Plot the histogram of resulting tokens counts in the processed datasets.

Plot the histogram of resulting tokens counts in the processed datasets.

#### NMF

Implement topic modeling with NMF (you can use `sklearn.decomposition.NMF`) and print out resulting topics. Try to change hyperparameters to better fit the dataset.

In [12]:
nmf = Nmf(corpus=corpus, \
          id2word=id2word,
          num_topics=3,
          random_state=42,
          chunksize=100)

doc_nmf = nmf[corpus]

In [13]:
coherence_nmf = CoherenceModel(model=nmf, \
    texts=topic_tokens, 
    dictionary=id2word,
    coherence='c_v')

npmi_nmf = CoherenceModel(model=nmf, \
    texts=topic_tokens, 
    dictionary=id2word,
    coherence='c_npmi')

print(f'Coherence score: {coherence_nmf.get_coherence()}')
print(f'NPMI score: {npmi_nmf.get_coherence()}')

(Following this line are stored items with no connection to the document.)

File: src/rtl/tbx_step.sv
module tbx_step
  import tbx_pkg::*;
#(
  parameter int PTR_W = 22
) (
  input  logic [PTR_W-1:0] ptr_i,
  input  upd_mode_e        mode_i,
  output logic [PTR_W-1:0] acc_addr_o,
  output logic [PTR_W-1:0] next_ptr_o
);
  localparam int LOW_W = PTR_W - 1;

  logic [LOW_W-1:0] lo_inc;
  logic [LOW_W-1:0] lo_dec;

  // bit 21 is never carried into: the low field wraps on its own
  assign lo_inc = ptr_i[LOW_W-1:0] + {{(LOW_W-1){1'b0}}, 1'b1};
  assign lo_dec = ptr_i[LOW_W-1:0] - {{(LOW_W-1){1'b0}}, 1'b1};

  always_comb begin
    acc_addr_o = ptr_i;
    next_ptr_o = ptr_i;
    case (mode_i)
      UPD_HOLD:     next_ptr_o = ptr_i;
      UPD_POST_INC: next_ptr_o = {ptr_i[PTR_W-1], lo_inc};
      UPD_POST_DEC: next_ptr_o = {ptr_i[PTR_W-1], lo_dec};
      UPD_PRE_INC: begin
        next_ptr_o = {ptr_i[PTR_W-1], lo_inc};
        acc_addr_o = {ptr_i[PTR_W-1], lo_inc};
      end
      default:      next_ptr_o = ptr_i;
    endcase
  end
endmodule

File: src/rtl/tbx_ptr.sv
module tbx_ptr
  import tbx_pkg::*;
#(
  parameter int PTR_W  = 22,
  parameter int BYTE_W = 8
) (
  input  logic              clk,
  input  logic              rst_n,
  input  logic              ld_en,
  input  sfr_sel_e          ld_sel,
  input  logic [BYTE_W-1:0] ld_byte,
  input  logic              upd_en,
  input  logic [PTR_W-1:0]  upd_val,
  output logic [PTR_W-1:0]  ptr_o
);
  localparam int UP_W = PTR_W - 2 * BYTE_W;

  always_ff @(posedge clk) begin
    if (!rst_n) begin
      ptr_o <= '0;
    end else if (upd_en) begin
      ptr_o <= upd_val;
    end else if (ld_en) begin
      case (ld_sel)
        SEL_LO:  ptr_o[BYTE_W-1:0]          <= ld_byte;
        SEL_HI:  ptr_o[2*BYTE_W-1:BYTE_W]   <= ld_byte;
        SEL_UP:  ptr_o[PTR_W-1:2*BYTE_W]    <= ld_byte[UP_W-1:0];
        default: ptr_o                      <= ptr_o;
      endcase
    end
  end
endmodule

File: src/rtl/tbx_hold.sv
module tbx_hold #(
  parameter int N = 8,
  parameter int W = 8
) (
  input  logic                 clk,
  input  logic                 rst_n,
  input  logic                 wr_en,
  input  logic [$clog2(N)-1:0] wr_idx,
  input  logic [W-1:0]         wr_data,
  output logic [N*W-1:0]       bytes_o
);
  localparam int IDX_W = $clog2(N);

  for (genvar g = 0; g < N; g++) begin : g_slot
    logic [W-1:0] slot_q;
    always_ff @(posedge clk) begin
      if (!rst_n) begin
        slot_q <= '0;
      end else if (wr_en && (wr_idx == IDX_W'(g))) begin
        slot_q <= wr_data;
      end
    end
    assign bytes_o[g*W +: W] = slot_q;
  end
endmodule

File: src/rtl/tbx_unit.sv
module tbx_unit
  import tbx_pkg::*;
#(
  parameter int PTR_W       = 22,
  parameter int DATA_W      = 8,
  parameter int HOLD_N      = 8,
  parameter int ERASE_BYTES = 64,
  localparam int HOLD_IDX_W = $clog2(HOLD_N),
  localparam int ERASE_LSB  = $clog2(ERASE_BYTES),
  localparam int LW_AW      = PTR_W - HOLD_IDX_W,
  localparam int ER_AW      = PTR_W - ERASE_LSB
) (
  input  logic                     clk,
  input  logic                     rst_n,
  input  logic                     sfr_wr_en,
  input  logic [1:0]               sfr_sel,
  input  logic [DATA_W-1:0]        sfr_wdata,
  input  logic                     cmd_valid,
  input  logic                     cmd_op,
  input  logic [1:0]               cmd_mode,
  input  logic                     lw_start,
  input  logic                     erase_start,
  input  logic [DATA_W-1:0]        mem_rdata,
  output logic [PTR_W-1:0]         ptr_o,
  output logic [DATA_W-1:0]        latch_o,
  output logic                     busy,
  output logic                     done,
  output logic                     mem_rd_en,
  output logic [PTR_W-1:0]         mem_addr,
  output logic                     lw_strobe,
  output logic [LW_AW-1:0]         lw_addr,
  output logic [HOLD_N*DATA_W-1:0] lw_data,
  output logic                     erase_strobe,
  output logic [ER_AW-1:0]         erase_addr
);
  rd_state_e         st_q;
  logic [PTR_W-1:0]  rd_addr_q;
  logic [PTR_W-1:0]  rd_next_q;
  logic [DATA_W-1:0] latch_q;
  logic              done_q;
  logic              lw_stb_q;
  logic [LW_AW-1:0]  lw_addr_q;
  logic              er_stb_q;
  logic [ER_AW-1:0]  er_addr_q;

  logic              accept;
  logic              acc_rd;
  logic              acc_wr;
  logic              sfr_ok;
  logic              rd_finish;
  logic [PTR_W-1:0]  acc_addr;
  logic [PTR_W-1:0]  next_ptr;
  logic              ptr_upd_en;
  logic [PTR_W-1:0]  ptr_upd_val;

  assign busy      = (st_q != ST_IDLE);
  assign accept    = cmd_valid && !busy;
  assign acc_rd    = accept && !cmd_op;
  assign acc_wr    = accept && cmd_op;
  assign sfr_ok    = sfr_wr_en && !busy && !accept;
  assign rd_finish = (st_q == ST_WAIT);

  tbx_step #(.PTR_W(PTR_W)) u_step (
    .ptr_i      (ptr_o),
    .mode_i     (upd_mode_e'(cmd_mode)),
    .acc_addr_o (acc_addr),
    .next_ptr_o (next_ptr)
  );

  // a read stores its pointer update when the byte lands; a write stores at once
  assign ptr_upd_en  = acc_wr || rd_finish;
  assign ptr_upd_val = rd_finish ? rd_next_q : next_ptr;

  tbx_ptr #(.PTR_W(PTR_W), .BYTE_W(DATA_W)) u_ptr (
    .clk     (clk),
    .rst_n   (rst_n),
    .ld_en   (sfr_ok && (sfr_sel_e'(sfr_sel) != SEL_LATCH)),
    .ld_sel  (sfr_sel_e'(sfr_sel)),
    .ld_byte (sfr_wdata),
    .upd_en  (ptr_upd_en),
    .upd_val (ptr_upd_val),
    .ptr_o   (ptr_o)
  );

  tbx_hold #(.N(HOLD_N), .W(DATA_W)) u_hold (
    .clk     (clk),
    .rst_n   (rst_n),
    .wr_en   (acc_wr),
    .wr_idx  (acc_addr[HOLD_IDX_W-1:0]),
    .wr_data (latch_q),
    .bytes_o (lw_data)
  );

  always_ff @(posedge clk) begin
    if (!rst_n) begin
      st_q      <= ST_IDLE;
      rd_addr_q <= '0;
      rd_next_q <= '0;
    end else begin
      case (st_q)
        ST_IDLE: if (acc_rd) begin
          rd_addr_q <= acc_addr;
          rd_next_q <= next_ptr;
          st_q      <= ST_ISSUE;
        end
        ST_ISSUE: st_q <= ST_WAIT;
        ST_WAIT:  st_q <= ST_IDLE;
        default:  st_q <= ST_IDLE;
      endcase
    end
  end

  always_ff @(posedge clk) begin
    if (!rst_n) begin
      latch_q <= '0;
      done_q  <= 1'b0;
    end else begin
      done_q <= acc_wr || rd_finish;
      if (rd_finish) begin
        latch_q <= mem_rdata;
      end else if (sfr_ok && (sfr_sel_e'(sfr_sel) == SEL_LATCH)) begin
        latch_q <= sfr_wdata;
      end
    end
  end

  always_ff @(posedge clk) begin
    if (!rst_n) begin
      lw_stb_q  <= 1'b0;
      lw_addr_q <= '0;
      er_stb_q  <= 1'b0;
      er_addr_q <= '0;
    end else begin
      lw_stb_q <= lw_start && !busy;
      er_stb_q <= erase_start && !busy;
      if (lw_start && !busy) lw_addr_q <= ptr_o[PTR_W-1:HOLD_IDX_W];
      if (erase_start && !busy) er_addr_q <= ptr_o[PTR_W-1:ERASE_LSB];
    end
  end

  assign latch_o      = latch_q;
  assign done         = done_q;
  assign mem_rd_en    = (st_q == ST_ISSUE);
  assign mem_addr     = rd_addr_q;
  assign lw_strobe    = lw_stb_q;
  assign lw_addr      = lw_addr_q;
  assign erase_strobe = er_stb_q;
  assign erase_addr   = er_addr_q;
endmodule

File: config.mk
export PLATFORM = sky130hd
export DESIGN_NAME = tbx_unit
export DESIGN_NICKNAME = d
export VERILOG_FILES = /design/src/rtl/tbx_pkg.sv /design/src/rtl/tbx_step.sv /design/src/rtl/tbx_ptr.sv /design/src/rtl/tbx_hold.sv /design/src/rtl/tbx_unit.sv
export SDC_FILE = /design/constraint.sdc
export NUM_CORES = 1
export LEC_CHECK = 0
export CAP_MARGIN = 20
export CORE_MARGIN = 4
export CORE_UTILIZATION = 60
export DETAILED_ROUTE_END_ITERATION = 8
export DONT_BUFFER_PORTS = 1
export PLACE_DENSITY = 0.76
export SETUP_SLACK_MARGIN = 0.2
export SLEW_MARGIN = 0
export SYNTH_ARGS = -nofsm -noshare
export SYNTH_HDL_FRONTEND = slang
export SYNTH_HIERARCHICAL = 1
export SYNTH_SLANG_ARGS = --single-unit
File: constraint.sdc
create_clock -name clk -period 3.2 [get_ports clk]
set_input_delay 0.64 -clock clk [delete_from_list [all_inputs] [get_ports clk]]
set_output_delay 0.64 -clock clk [all_outputs]
set_load 0.05 [all_outputs]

Coherence score: 0.8155339729623563
NPMI score: -0.14625867874115356


#### LDA

Implement topic modeling with LDA (you can use gensim implementation) and print out resulting topics. Try to change hyperparameters to better fit the dataset.

In [14]:
lda = LdaModel(corpus=corpus, \
    id2word=id2word, 
    num_topics=3,
    random_state=42,
    update_every=1,
    chunksize=100,
    passes=10,
    alpha='auto',
    per_word_topics=True)

doc_lda = lda[corpus]

In [15]:
coherence_lda = CoherenceModel(model=lda, \
    texts=topic_tokens, 
    dictionary=id2word,
    coherence='c_v')

npmi_lda = CoherenceModel(model=lda, \
    texts=topic_tokens, 
    dictionary=id2word,
    coherence='c_npmi')

print(f'Coherence score: {coherence_lda.get_coherence()}')
print(f'NPMI score: {npmi_lda.get_coherence()}')

Coherence score: 0.7316938481186951
NPMI score: -0.03920549112979189


### Additive regularization of topic models 

Implement topic modeling with ARTM. You may use bigartm library (simple installation for linux: pip install bigartm) or TopicNet framework (`https://github.com/machine-intelligence-laboratory/TopicNet`)

Create artm topic model fit it to the data. Try to change hyperparameters (number of specific and background topics) to better fit the dataset. Play with smoothing and sparsing coefficients (use grid), try to add decorrelator. Print out resulting topics.

Write a function to convert new documents to topics probabilities vectors.

Calculate the quality scores for each model. Make a barplot to compare the quality.